--- START ---
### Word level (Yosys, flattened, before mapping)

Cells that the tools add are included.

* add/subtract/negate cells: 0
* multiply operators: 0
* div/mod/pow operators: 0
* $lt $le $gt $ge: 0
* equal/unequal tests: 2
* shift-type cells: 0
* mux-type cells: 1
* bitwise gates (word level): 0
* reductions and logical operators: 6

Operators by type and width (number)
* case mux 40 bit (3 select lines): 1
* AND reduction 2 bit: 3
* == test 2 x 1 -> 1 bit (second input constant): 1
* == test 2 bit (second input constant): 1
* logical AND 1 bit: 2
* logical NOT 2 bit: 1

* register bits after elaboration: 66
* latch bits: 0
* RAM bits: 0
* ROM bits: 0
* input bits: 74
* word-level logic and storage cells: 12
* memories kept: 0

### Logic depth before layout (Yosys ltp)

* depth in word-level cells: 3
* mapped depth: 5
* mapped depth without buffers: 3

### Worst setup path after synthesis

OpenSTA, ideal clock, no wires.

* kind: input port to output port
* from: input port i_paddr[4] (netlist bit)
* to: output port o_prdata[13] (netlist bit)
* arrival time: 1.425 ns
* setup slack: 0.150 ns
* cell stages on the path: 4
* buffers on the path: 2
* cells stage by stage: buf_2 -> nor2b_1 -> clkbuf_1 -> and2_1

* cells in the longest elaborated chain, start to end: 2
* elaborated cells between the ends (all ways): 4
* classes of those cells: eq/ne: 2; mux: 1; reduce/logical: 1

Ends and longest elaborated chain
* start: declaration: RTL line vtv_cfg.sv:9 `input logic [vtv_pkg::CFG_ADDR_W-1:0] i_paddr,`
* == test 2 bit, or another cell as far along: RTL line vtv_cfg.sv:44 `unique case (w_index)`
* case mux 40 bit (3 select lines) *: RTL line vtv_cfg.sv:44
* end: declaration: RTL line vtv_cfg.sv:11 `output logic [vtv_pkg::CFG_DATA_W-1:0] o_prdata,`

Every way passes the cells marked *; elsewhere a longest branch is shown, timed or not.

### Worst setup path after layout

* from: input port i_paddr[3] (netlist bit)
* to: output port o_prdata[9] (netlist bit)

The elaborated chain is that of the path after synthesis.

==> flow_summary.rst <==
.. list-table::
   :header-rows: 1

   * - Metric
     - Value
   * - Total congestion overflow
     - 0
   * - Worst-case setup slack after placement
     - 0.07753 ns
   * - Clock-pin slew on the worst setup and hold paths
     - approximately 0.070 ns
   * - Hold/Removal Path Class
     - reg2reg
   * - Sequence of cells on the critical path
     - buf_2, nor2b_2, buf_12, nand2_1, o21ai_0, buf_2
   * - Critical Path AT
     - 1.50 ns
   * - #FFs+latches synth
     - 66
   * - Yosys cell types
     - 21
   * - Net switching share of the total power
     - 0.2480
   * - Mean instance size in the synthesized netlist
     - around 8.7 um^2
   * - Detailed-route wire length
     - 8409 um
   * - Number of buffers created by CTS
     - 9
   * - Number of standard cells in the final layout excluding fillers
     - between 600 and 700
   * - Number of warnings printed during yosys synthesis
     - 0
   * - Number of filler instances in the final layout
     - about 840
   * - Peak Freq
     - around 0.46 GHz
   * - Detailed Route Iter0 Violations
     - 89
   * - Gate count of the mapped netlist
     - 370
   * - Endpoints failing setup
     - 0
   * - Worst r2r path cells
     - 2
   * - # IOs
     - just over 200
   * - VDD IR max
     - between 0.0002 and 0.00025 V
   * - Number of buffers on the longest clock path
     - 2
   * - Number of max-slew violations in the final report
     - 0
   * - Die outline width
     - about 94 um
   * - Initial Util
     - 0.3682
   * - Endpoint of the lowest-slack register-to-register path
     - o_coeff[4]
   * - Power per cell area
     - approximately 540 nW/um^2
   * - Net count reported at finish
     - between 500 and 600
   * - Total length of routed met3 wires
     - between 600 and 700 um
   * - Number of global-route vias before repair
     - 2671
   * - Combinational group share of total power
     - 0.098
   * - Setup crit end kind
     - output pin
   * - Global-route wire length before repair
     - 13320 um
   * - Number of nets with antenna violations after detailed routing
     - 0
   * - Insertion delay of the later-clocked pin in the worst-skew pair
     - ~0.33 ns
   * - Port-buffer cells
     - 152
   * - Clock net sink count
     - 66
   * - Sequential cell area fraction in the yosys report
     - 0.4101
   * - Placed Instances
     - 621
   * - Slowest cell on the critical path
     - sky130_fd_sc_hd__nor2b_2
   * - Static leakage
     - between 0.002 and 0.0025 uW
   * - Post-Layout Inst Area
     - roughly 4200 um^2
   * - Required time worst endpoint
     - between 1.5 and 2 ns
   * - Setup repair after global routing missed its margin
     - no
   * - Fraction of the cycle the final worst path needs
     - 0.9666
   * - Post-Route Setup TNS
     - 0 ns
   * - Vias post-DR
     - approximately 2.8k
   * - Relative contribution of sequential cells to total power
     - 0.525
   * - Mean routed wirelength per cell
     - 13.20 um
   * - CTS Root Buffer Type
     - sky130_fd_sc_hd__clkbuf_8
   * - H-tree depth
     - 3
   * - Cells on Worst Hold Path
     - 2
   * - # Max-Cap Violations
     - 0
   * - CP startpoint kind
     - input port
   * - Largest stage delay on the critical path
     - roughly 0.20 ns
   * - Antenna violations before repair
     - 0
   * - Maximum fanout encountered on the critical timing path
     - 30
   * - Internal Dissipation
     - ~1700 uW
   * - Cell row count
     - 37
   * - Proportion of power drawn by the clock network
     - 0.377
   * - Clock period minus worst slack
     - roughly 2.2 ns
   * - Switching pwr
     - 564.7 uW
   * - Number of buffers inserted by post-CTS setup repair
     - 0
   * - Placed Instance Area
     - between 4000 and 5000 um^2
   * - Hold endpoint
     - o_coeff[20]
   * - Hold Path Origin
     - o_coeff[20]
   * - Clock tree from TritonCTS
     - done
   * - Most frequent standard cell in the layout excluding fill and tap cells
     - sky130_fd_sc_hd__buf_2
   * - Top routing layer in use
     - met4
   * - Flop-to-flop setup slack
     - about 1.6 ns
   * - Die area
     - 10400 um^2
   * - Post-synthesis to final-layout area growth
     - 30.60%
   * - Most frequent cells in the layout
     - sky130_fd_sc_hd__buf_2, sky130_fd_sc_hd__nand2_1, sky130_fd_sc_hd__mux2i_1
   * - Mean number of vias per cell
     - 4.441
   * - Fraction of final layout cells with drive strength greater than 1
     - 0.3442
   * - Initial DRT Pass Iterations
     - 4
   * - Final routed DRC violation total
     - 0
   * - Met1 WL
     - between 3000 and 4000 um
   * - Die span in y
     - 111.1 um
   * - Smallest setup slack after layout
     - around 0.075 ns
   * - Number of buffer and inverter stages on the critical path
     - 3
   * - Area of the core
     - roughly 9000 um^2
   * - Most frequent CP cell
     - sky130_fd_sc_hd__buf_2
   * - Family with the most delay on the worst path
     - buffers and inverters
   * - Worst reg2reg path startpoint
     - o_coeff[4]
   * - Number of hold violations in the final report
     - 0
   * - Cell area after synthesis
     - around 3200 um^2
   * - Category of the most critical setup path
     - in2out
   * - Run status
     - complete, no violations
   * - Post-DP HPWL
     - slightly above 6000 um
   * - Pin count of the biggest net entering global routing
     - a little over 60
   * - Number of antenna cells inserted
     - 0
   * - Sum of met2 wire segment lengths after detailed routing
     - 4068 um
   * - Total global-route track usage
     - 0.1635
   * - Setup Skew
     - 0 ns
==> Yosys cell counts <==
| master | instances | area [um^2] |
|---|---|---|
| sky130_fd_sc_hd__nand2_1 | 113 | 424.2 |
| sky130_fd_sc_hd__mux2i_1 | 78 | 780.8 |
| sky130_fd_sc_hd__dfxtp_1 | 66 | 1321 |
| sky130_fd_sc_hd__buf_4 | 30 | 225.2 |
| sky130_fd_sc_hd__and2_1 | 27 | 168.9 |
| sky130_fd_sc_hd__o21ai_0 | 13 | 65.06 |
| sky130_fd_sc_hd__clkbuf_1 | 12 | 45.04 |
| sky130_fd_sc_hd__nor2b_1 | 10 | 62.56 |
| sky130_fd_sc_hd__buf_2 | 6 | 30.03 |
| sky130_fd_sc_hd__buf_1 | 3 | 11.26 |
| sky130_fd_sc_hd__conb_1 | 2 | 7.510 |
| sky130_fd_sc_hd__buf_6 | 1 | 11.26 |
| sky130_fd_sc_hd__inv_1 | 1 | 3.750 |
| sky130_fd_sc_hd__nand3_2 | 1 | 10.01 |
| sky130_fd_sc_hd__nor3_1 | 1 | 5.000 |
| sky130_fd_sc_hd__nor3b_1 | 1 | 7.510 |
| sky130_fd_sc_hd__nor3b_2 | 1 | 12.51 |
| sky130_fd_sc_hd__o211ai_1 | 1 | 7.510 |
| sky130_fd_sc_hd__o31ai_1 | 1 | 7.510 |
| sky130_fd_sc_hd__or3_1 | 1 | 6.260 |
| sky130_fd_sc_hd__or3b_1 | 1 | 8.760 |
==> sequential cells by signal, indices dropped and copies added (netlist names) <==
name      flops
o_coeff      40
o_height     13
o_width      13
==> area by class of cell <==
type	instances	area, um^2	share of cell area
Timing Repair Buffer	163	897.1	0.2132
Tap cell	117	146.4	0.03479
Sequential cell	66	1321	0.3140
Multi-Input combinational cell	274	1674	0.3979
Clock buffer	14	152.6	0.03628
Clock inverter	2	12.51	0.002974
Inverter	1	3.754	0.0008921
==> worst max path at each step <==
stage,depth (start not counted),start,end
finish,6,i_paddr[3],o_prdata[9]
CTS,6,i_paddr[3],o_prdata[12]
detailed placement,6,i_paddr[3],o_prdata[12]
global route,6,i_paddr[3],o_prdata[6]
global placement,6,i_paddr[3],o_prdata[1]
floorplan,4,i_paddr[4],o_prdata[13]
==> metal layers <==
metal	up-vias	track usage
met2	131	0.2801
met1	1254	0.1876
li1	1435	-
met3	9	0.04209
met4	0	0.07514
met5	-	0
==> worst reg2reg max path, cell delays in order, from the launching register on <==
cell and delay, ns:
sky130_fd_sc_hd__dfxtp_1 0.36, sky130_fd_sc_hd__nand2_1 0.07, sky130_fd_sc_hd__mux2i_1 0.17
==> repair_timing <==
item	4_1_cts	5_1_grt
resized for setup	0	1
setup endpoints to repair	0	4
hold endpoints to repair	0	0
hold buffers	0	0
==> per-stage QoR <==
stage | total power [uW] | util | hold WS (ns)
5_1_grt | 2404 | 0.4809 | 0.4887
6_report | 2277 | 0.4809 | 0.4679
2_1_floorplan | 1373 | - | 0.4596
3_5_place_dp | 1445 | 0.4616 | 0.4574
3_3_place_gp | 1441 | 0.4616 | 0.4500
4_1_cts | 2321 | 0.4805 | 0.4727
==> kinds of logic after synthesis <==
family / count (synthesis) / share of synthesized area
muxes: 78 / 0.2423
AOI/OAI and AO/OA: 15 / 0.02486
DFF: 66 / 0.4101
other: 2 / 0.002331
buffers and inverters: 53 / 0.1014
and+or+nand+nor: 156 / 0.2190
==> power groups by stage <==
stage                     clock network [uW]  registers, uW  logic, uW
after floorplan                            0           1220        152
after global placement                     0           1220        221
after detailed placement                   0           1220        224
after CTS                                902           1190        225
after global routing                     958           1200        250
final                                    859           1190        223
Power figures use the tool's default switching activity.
--- END ---
_TASK DESCRIPTION_
Search the records above for the string "routed" and copy each line that holds it.

_EXPECTED ANSWER_
   * - Total length of routed met3 wires
   * - Mean routed wirelength per cell
   * - Final routed DRC violation total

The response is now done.